News and Press Releases

United States Attorney Jenny A. Durkan
Western District of Washington

Leaders Of Veterans Affairs Travel Fraud Scheme Sentenced To Prison

Fraudulently Inflated Travel Costs Take Resources from Other VA Needs

FOR IMMEDIATE RELEASE
July 30, 2013

            Two former employees of Seattle’s Veterans Affairs Hospital were sentenced to prison terms today in U.S. District Court in Seattle in connection with their scheme to take kickbacks on fraudulently inflated travel vouchers, announced U.S. Attorney Jenny A. Durkan.  The men, veterans themselves, recruited other military veterans to participate in the fraud.  Some of those recruited were vulnerable due to service related mental health disorders.  NICK HALL, 47, of Seattle was sentenced to 42 months in prison and three years of supervised release. KEISHJUAN DANIELS, 33, of Kent, Washington was sentenced to 37 months in prison and three years of supervised release. At sentencing U.S. District Judge James L. Robart ordered both to share in restitution in the amount of $181,114.  Judge Robart said, “There’s nothing like the bright sunshine of public disclosure to reduce fraud.  I’m delighted to see there has been a decrease in fraudulent claims following this prosecution.”

            “Not only did these defendants recruit vulnerable veterans into criminal activity, they stole resources critically needed to help our men and women returning from Iraq and Afghanistan,” said U.S. Attorney Jenny A. Durkan.  “Following the arrests in this case the average monthly cost of larger travel vouchers was cut almost in half here, and sent a deterrent message everywhere: Don’t cheat our wounded warriors.”

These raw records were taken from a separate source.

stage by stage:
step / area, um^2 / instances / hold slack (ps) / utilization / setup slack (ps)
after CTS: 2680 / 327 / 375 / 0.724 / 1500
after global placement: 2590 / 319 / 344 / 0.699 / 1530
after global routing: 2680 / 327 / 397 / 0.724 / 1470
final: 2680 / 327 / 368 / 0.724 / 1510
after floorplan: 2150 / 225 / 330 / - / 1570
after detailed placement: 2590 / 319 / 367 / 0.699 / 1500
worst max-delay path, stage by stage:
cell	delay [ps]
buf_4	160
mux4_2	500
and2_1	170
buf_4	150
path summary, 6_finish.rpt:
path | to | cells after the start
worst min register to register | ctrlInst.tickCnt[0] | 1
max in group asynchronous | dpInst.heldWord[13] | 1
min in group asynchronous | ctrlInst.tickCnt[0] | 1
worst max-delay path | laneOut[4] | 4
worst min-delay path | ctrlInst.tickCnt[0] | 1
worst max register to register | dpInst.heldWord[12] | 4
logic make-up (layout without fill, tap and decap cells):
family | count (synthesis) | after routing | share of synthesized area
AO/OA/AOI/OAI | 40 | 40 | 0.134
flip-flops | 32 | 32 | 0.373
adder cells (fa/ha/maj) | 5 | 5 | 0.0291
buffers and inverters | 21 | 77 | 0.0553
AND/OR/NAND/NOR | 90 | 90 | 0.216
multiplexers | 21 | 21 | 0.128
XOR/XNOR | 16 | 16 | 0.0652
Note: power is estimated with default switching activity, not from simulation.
**config.mk**
```make
export PLATFORM = sky130hd
export DESIGN_NAME = tg_sched
export DESIGN_NICKNAME = d
export VERILOG_FILES = /design/src/rtl/tg_pkg.sv /design/src/rtl/tg_pick.sv /design/src/rtl/tg_slot.sv /design/src/rtl/tg_sched.sv
export SDC_FILE = /design/constraint.sdc
export NUM_CORES = 1
export LEC_CHECK = 0
export ABC_CLOCK_PERIOD_IN_PS = 14100
export BUFFER_PORTS_ARGS = -buffer_cell sky130_fd_sc_hd__buf_2
export CAP_MARGIN = 25
export CORE_UTILIZATION = 30
export DETAILED_ROUTE_END_ITERATION = 10
export GPL_TIMING_DRIVEN = 0
export PLACE_DENSITY_LB_ADDON = 0.08
export SYNTH_ARGS = -nofsm -noshare
export SYNTH_HDL_FRONTEND = slang
export SYNTH_SLANG_ARGS = --single-unit
```
**constraint.sdc**
```tcl
create_clock -name clk -period 14.1 [get_ports clk]
set_clock_uncertainty 0.2 [all_clocks]
set_input_delay 0.705 -clock clk [delete_from_list [all_inputs] [get_ports clk]]
set_output_delay 0.705 -clock clk [all_outputs]
set_load 0.01 [all_outputs]
```
<file path="src/rtl/sense_stagger.sv">
module sense_stagger #(
  parameter int WIDTH = 18,
  parameter int GROUP = 3
) (
  input  logic             clk,
  input  logic             rst_n,
  input  logic             start,
  input  logic [WIDTH-1:0] word,
  output logic [WIDTH-1:0] sense_en,
  output logic             done
);
  localparam int NSLOT = WIDTH / GROUP;
  localparam int SW = (NSLOT > 1) ? $clog2(NSLOT) : 1;
  localparam logic [SW-1:0] LAST = SW'(NSLOT - 1);

  generate
    if (GROUP < 2 || (WIDTH % GROUP) != 0) begin : g_bad_group
      $error("sense_stagger: GROUP must be >= 2 and divide WIDTH");
    end
  endgenerate

  logic             busy;
  logic [SW-1:0]    slot;
  logic [WIDTH-1:0] word_q;

  always_ff @(posedge clk or negedge rst_n) begin
    if (!rst_n) begin
      busy   <= 1'b0;
      slot   <= '0;
      word_q <= '0;
      done   <= 1'b0;
    end else begin
      done <= 1'b0;
      if (!busy) begin
        if (start) begin
          busy   <= 1'b1;
          slot   <= '0;
          word_q <= word;
        end
      end else if (slot == LAST) begin
        busy <= 1'b0;
        slot <= '0;
        done <= 1'b1;
      end else begin
        slot <= slot + 1'b1;
      end
    end
  end

  generate
    for (genvar i = 0; i < WIDTH; i++) begin : g_bit
      localparam logic [SW-1:0] MYSLOT = SW'(i / GROUP);
      assign sense_en[i] = busy && (slot == MYSLOT) && word_q[i];
    end
  endgenerate

  p_group_cap_r3: assert property (@(posedge clk) disable iff (!rst_n)
    $countones(sense_en) <= GROUP);

  p_advance_r4: assert property (@(posedge clk) disable iff (!rst_n)
    (busy && slot != LAST) |=> (busy && slot == $past(slot) + 1'b1));

  p_last_done_r5: assert property (@(posedge clk) disable iff (!rst_n)
    (busy && slot == LAST) |=> (done && !busy));

  p_done_single_r5: assert property (@(posedge clk) disable iff (!rst_n)
    done |=> !done);

  p_busy_ignore_r6: assert property (@(posedge clk) disable iff (!rst_n)
    (busy && start && slot != LAST) |=> (busy && $stable(word_q)));

  p_quiet_done_r2: assert property (@(posedge clk) disable iff (!rst_n)
    done |-> (sense_en == '0));
endmodule

</file>
## src/rtl/exc_pkg.sv

```systemverilog
package exc_pkg;

    localparam int ID_W = 3;

    typedef enum logic [ID_W-1:0] {
        EXC_RESET   = 3'd0,
        EXC_BREAK   = 3'd1,
        EXC_IBUS    = 3'd2,
        EXC_WATCH   = 3'd3,
        EXC_DBUS    = 3'd4,
        EXC_DIV0    = 3'd5,
        EXC_IRQ     = 3'd6,
        EXC_SCALL   = 3'd7
    } exc_id_e;

    typedef enum logic [1:0] {
        CSR_IE   = 2'd0,
        CSR_IP   = 2'd1,
        CSR_EBA  = 2'd2,
        CSR_DEBA = 2'd3
    } csr_sel_e;

    typedef struct packed {
        logic    valid;
        logic    is_brk;
        exc_id_e id;
    } exc_req_t;

    // Enable stack after entering a trap: old live bit is parked in its slot.
    function automatic logic [2:0] ie_on_entry(input logic [2:0] ie, input logic is_brk);
        return is_brk ? {ie[0], 2'b00} : {1'b0, ie[0], 1'b0};
    endfunction

endpackage

```

## src/rtl/exc_cause_arb.sv

```systemverilog
module exc_cause_arb
    import exc_pkg::*;
(
    input  logic     brk,
    input  logic     dbe,
    input  logic     div0,
    input  logic     scall,
    output exc_req_t req
);
    always_comb begin
        req = '{valid: 1'b0, is_brk: 1'b0, id: EXC_RESET};
        if (brk) begin
            req = '{valid: 1'b1, is_brk: 1'b1, id: EXC_BREAK};
        end else if (dbe) begin
            req = '{valid: 1'b1, is_brk: 1'b0, id: EXC_DBUS};
        end else if (div0) begin
            req = '{valid: 1'b1, is_brk: 1'b0, id: EXC_DIV0};
        end else if (scall) begin
            req = '{valid: 1'b1, is_brk: 1'b0, id: EXC_SCALL};
        end
    end
endmodule

```

## src/rtl/exc_csr_bank.sv

```systemverilog
module exc_csr_bank
    import exc_pkg::*;
#(
    parameter int XLEN      = 32,
    parameter int IRQ_W     = 32,
    parameter int BASE_LSB  = 8,
    parameter int RIDX_W    = 5,
    parameter int EA_IDX    = 30,
    parameter int BA_IDX    = 31
) (
    input  logic              clk,
    input  logic              rst,
    input  exc_req_t          req,
    input  logic              br_valid,
    input  logic [RIDX_W-1:0] br_reg,
    input  logic              csr_we,
    input  logic [1:0]        csr_sel,
    input  logic [XLEN-1:0]   csr_wdata,
    input  logic [IRQ_W-1:0]  irq_set,
    output logic [2:0]        ie,
    output logic [IRQ_W-1:0]  ip,
    output logic [XLEN-1:0]   eba,
    output logic [XLEN-1:0]   deba
);
    localparam int BASE_HI_W = XLEN - BASE_LSB;

    logic [BASE_HI_W-1:0] eba_hi, deba_hi;
    logic [2:0]           ie_nxt;
    logic [IRQ_W-1:0]     ip_clr;
    logic                 ret_ea, ret_ba;

    assign ret_ea = br_valid && (br_reg == RIDX_W'(EA_IDX));
    assign ret_ba = br_valid && (br_reg == RIDX_W'(BA_IDX));

    always_comb begin
        ie_nxt = ie;
        if (req.valid) begin
            ie_nxt = ie_on_entry(ie, req.is_brk);
        end else if (ret_ea) begin
            ie_nxt = {2'b00, ie[1]};
        end else if (ret_ba) begin
            ie_nxt = {2'b00, ie[2]};
        end else if (csr_we && csr_sel == CSR_IE) begin
            ie_nxt = csr_wdata[2:0];
        end
    end

    assign ip_clr = (csr_we && csr_sel == CSR_IP) ? csr_wdata[IRQ_W-1:0] : '0;

    always_ff @(posedge clk) begin
        if (rst) begin
            ie      <= '0;
            ip      <= '0;
            eba_hi  <= '0;
            deba_hi <= '0;
        end else begin
            ie <= ie_nxt;
            ip <= (ip & ~ip_clr) | irq_set;
            if (csr_we && csr_sel == CSR_EBA)  eba_hi  <= csr_wdata[XLEN-1:BASE_LSB];
            if (csr_we && csr_sel == CSR_DEBA) deba_hi <= csr_wdata[XLEN-1:BASE_LSB];
        end
    end

    assign eba  = {eba_hi,  {BASE_LSB{1'b0}}};
    assign deba = {deba_hi, {BASE_LSB{1'b0}}};
endmodule

```

## src/rtl/exc_vector_gen.sv

```systemverilog
module exc_vector_gen
    import exc_pkg::*;
#(
    parameter int XLEN       = 32,
    parameter int RIDX_W     = 5,
    parameter int VEC_SHIFT  = 5,
    parameter int EA_IDX     = 30,
    parameter int BA_IDX     = 31
) (
    input  logic              clk,
    input  logic              rst,
    input  exc_req_t          req,
    input  logic [XLEN-1:0]   fault_pc,
    input  logic [XLEN-1:0]   eba,
    input  logic [XLEN-1:0]   deba,
    output logic              redirect_valid,
    output logic [XLEN-1:0]   redirect_pc,
    output logic              rf_we,
    output logic [RIDX_W-1:0] rf_waddr,
    output logic [XLEN-1:0]   rf_wdata
);
    logic [XLEN-1:0] base, offset;

    assign base   = req.is_brk ? deba : eba;
    assign offset = XLEN'(req.id) << VEC_SHIFT;

    always_ff @(posedge clk) begin
        if (rst) begin
            redirect_valid <= 1'b0;
            rf_we          <= 1'b0;
            redirect_pc    <= '0;
            rf_waddr       <= '0;
            rf_wdata       <= '0;
        end else begin
            redirect_valid <= req.valid;
            rf_we          <= req.valid;
            if (req.valid) begin
                redirect_pc <= base + offset;
                rf_waddr    <= req.is_brk ? RIDX_W'(BA_IDX) : RIDX_W'(EA_IDX);
                rf_wdata    <= fault_pc;
            end
        end
    end
endmodule

```

## src/rtl/exc_entry_ctrl.sv

```systemverilog
module exc_entry_ctrl
    import exc_pkg::*;
#(
    parameter int XLEN      = 32,
    parameter int IRQ_W     = 32,
    parameter int BASE_LSB  = 8,
    parameter int VEC_SHIFT = 5,
    parameter int RIDX_W    = 5
) (
    input  logic              clk,
    input  logic              rst,
    input  logic              cause_brk,
    input  logic              cause_dbe,
    input  logic              cause_div0,
    input  logic              cause_scall,
    input  logic [XLEN-1:0]   fault_pc,
    input  logic              br_valid,
    input  logic [RIDX_W-1:0] br_reg,
    input  logic              csr_we,
    input  logic [1:0]        csr_sel,
    input  logic [XLEN-1:0]   csr_wdata,
    input  logic [IRQ_W-1:0]  irq_set,
    output logic              redirect_valid,
    output logic [XLEN-1:0]   redirect_pc,
    output logic              rf_we,
    output logic [RIDX_W-1:0] rf_waddr,
    output logic [XLEN-1:0]   rf_wdata,
    output logic [2:0]        ie_out,
    output logic [IRQ_W-1:0]  ip_out,
    output logic [XLEN-1:0]   eba_out,
    output logic [XLEN-1:0]   deba_out
);
    localparam int EA_IDX = (1 << RIDX_W) - 2;
    localparam int BA_IDX = (1 << RIDX_W) - 1;

    exc_req_t req;

    exc_cause_arb u_arb (
        .brk   (cause_brk),
        .dbe   (cause_dbe),
        .div0  (cause_div0),
        .scall (cause_scall),
        .req   (req)
    );

    exc_csr_bank #(
        .XLEN(XLEN), .IRQ_W(IRQ_W), .BASE_LSB(BASE_LSB),
        .RIDX_W(RIDX_W), .EA_IDX(EA_IDX), .BA_IDX(BA_IDX)
    ) u_csr (
        .clk       (clk),
        .rst       (rst),
        .req       (req),
        .br_valid  (br_valid),
        .br_reg    (br_reg),
        .csr_we    (csr_we),
        .csr_sel   (csr_sel),
        .csr_wdata (csr_wdata),
        .irq_set   (irq_set),
        .ie        (ie_out),
        .ip        (ip_out),
        .eba       (eba_out),
        .deba      (deba_out)
    );

    exc_vector_gen #(
        .XLEN(XLEN), .RIDX_W(RIDX_W), .VEC_SHIFT(VEC_SHIFT),
        .EA_IDX(EA_IDX), .BA_IDX(BA_IDX)
    ) u_vec (
        .clk            (clk),
        .rst            (rst),
        .req            (req),
        .fault_pc       (fault_pc),
        .eba            (eba_out),
        .deba           (deba_out),
        .redirect_valid (redirect_valid),
        .redirect_pc    (redirect_pc),
        .rf_we          (rf_we),
        .rf_waddr       (rf_waddr),
        .rf_wdata       (rf_wdata)
    );
endmodule

```
**src/rtl/ddr_rd_launcher.sv**
```systemverilog
module ddr_rd_launcher #(
  parameter int DW = 32,
  parameter int AW = 8
) (
  input  logic          clk,
  input  logic          rst_n,
  input  logic          cmd_read,
  input  logic [AW-1:0] col_addr,
  input  logic [1:0]    cas_mode,
  output logic [AW-1:0] rd_addr_r,
  output logic [AW-1:0] rd_addr_f,
  input  logic [DW-1:0] rd_data_r,
  input  logic [DW-1:0] rd_data_f,
  output logic          dqs_oe_r,
  output logic          dqs_oe_f,
  output logic          dqs_r,
  output logic          dqs_f,
  output logic          dq_oe,
  output logic [DW-1:0] dq_r,
  output logic [DW-1:0] dq_f,
  output logic          rd_err
);
  localparam int CW = 3;

  logic          busy;
  logic [CW-1:0] cnt, lat;
  logic [AW-1:0] col;
  logic          ph_pre, ph_d0, ph_d1, ph_post;
  logic [CW-1:0] lat_in;

  assign lat_in  = (cas_mode == 2'd0) ? 3'd2 : (cas_mode == 2'd1) ? 3'd3 : 3'd4;

  assign ph_pre  = busy && (cnt == lat - 3'd1);
  assign ph_d0   = busy && (cnt == lat);
  assign ph_d1   = busy && (cnt == lat + 3'd1);
  assign ph_post = busy && (cnt == lat + 3'd2);

  always_ff @(posedge clk) begin
    if (!rst_n) begin
      busy   <= 1'b0;
      cnt    <= '0;
      lat    <= 3'd2;
      col    <= '0;
      rd_err <= 1'b0;
    end else begin
      rd_err <= cmd_read && busy;
      if (!busy) begin
        if (cmd_read) begin
          busy <= 1'b1;
          cnt  <= 3'd1;
          lat  <= lat_in;
          col  <= col_addr;
        end
      end else if (ph_post) begin
        busy <= 1'b0;
        cnt  <= '0;
      end else begin
        cnt <= cnt + 3'd1;
      end
    end
  end

  assign rd_addr_r = {col[AW-1:2], col[1:0] + {ph_d1, 1'b0}};
  assign rd_addr_f = {col[AW-1:2], col[1:0] + {ph_d1, 1'b1}};

  assign dq_oe    = ph_d0 | ph_d1;
  assign dqs_oe_f = ph_pre | dq_oe;
  assign dqs_oe_r = dqs_oe_f | ph_post;
  assign dqs_r    = dq_oe;
  assign dqs_f    = 1'b0;
  assign dq_r     = dq_oe ? rd_data_r : '0;
  assign dq_f     = dq_oe ? rd_data_f : '0;
endmodule

```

            Medical benefits are a critical aid for veterans.  Not all communities have a VA medical facility.  Thus to ensure more veterans get the services they need, the VA will reimburse certain travel costs.

            According to records filed in the case, beginning in the second half of 2010, HALL and DANIELS recruited other veterans to lie about where they lived so that they could fraudulently inflate their travel costs for coming to the VA for medical appointments.  They provided their co-schemers with phony addresses in towns such as Pullman, Port Townsend, Richland or Port Angeles, Washington so that the amount of mileage each vet claimed was far in excess of what they actually traveled.  The two men, who worked in the travel voucher office, provided the falsified vouchers and sometimes provided vouchers for appointments that never occurred.  HALL and DANIELS would take a kickback of half the cash the veteran obtained through fraud.  Over the course of the 18 month scheme the fraud totaled $180,000. 

            After the arrest of HALL and DANIELS, the Veterans Affairs Office of Inspector General (VAOIG) analyzed all larger vouchers submitted for payment (more than $500 per veteran).  Before the arrest, such vouchers totaled more than $103,000 a month in payments.  After the arrests and publicity about the prosecutions, the average total of such vouchers dropped to about $54,000 per month – a drop of 48%.

            Michael E. Seitler, Special Agent in Charge of the U.S. Department of Veterans Affairs, Office of Inspector General, Northwest Field Office, stated that “the actions of the defendants in this case served to undermine the public trust and divert precious financial resources from the VA’s critical mission.  In this case two corrupt government employees, and eight veterans who conspired with them, exploited a system designed to help facilitate veterans’ access to medical care.  This system provides financial travel reimbursements to veterans so that they can more easily come to VA medical centers and get the medical attention they deserve.  The defendants abused this system in order to enrich themselves, ultimately at the expense of others.  The VA Office of Inspector General will continue to aggressively pursue investigations of this type and hold those responsible accountable for their actions.”

            Nationwide over the last 18 months the Veterans Affairs Office of Inspector General has conducted 225 investigations and arrested 125 people for fraud in the travel benefits program.  Currently the VA-OIG has more than 125 open investigations of fraud in the travel benefits program.

The VA, Office of Inspector General, has established a hotline for anyone to anonymously report fraud, waste, and abuse at 1-800-488-8244 or vaoighotline@va.gov

            The case was investigated by the Veterans Affairs Office of Inspector General with assistance from the Veterans Affairs Police and VA Medical Center Management.  The cases were prosecuted by Assistant United States Attorneys Kate Vaughan and Thomas Woods.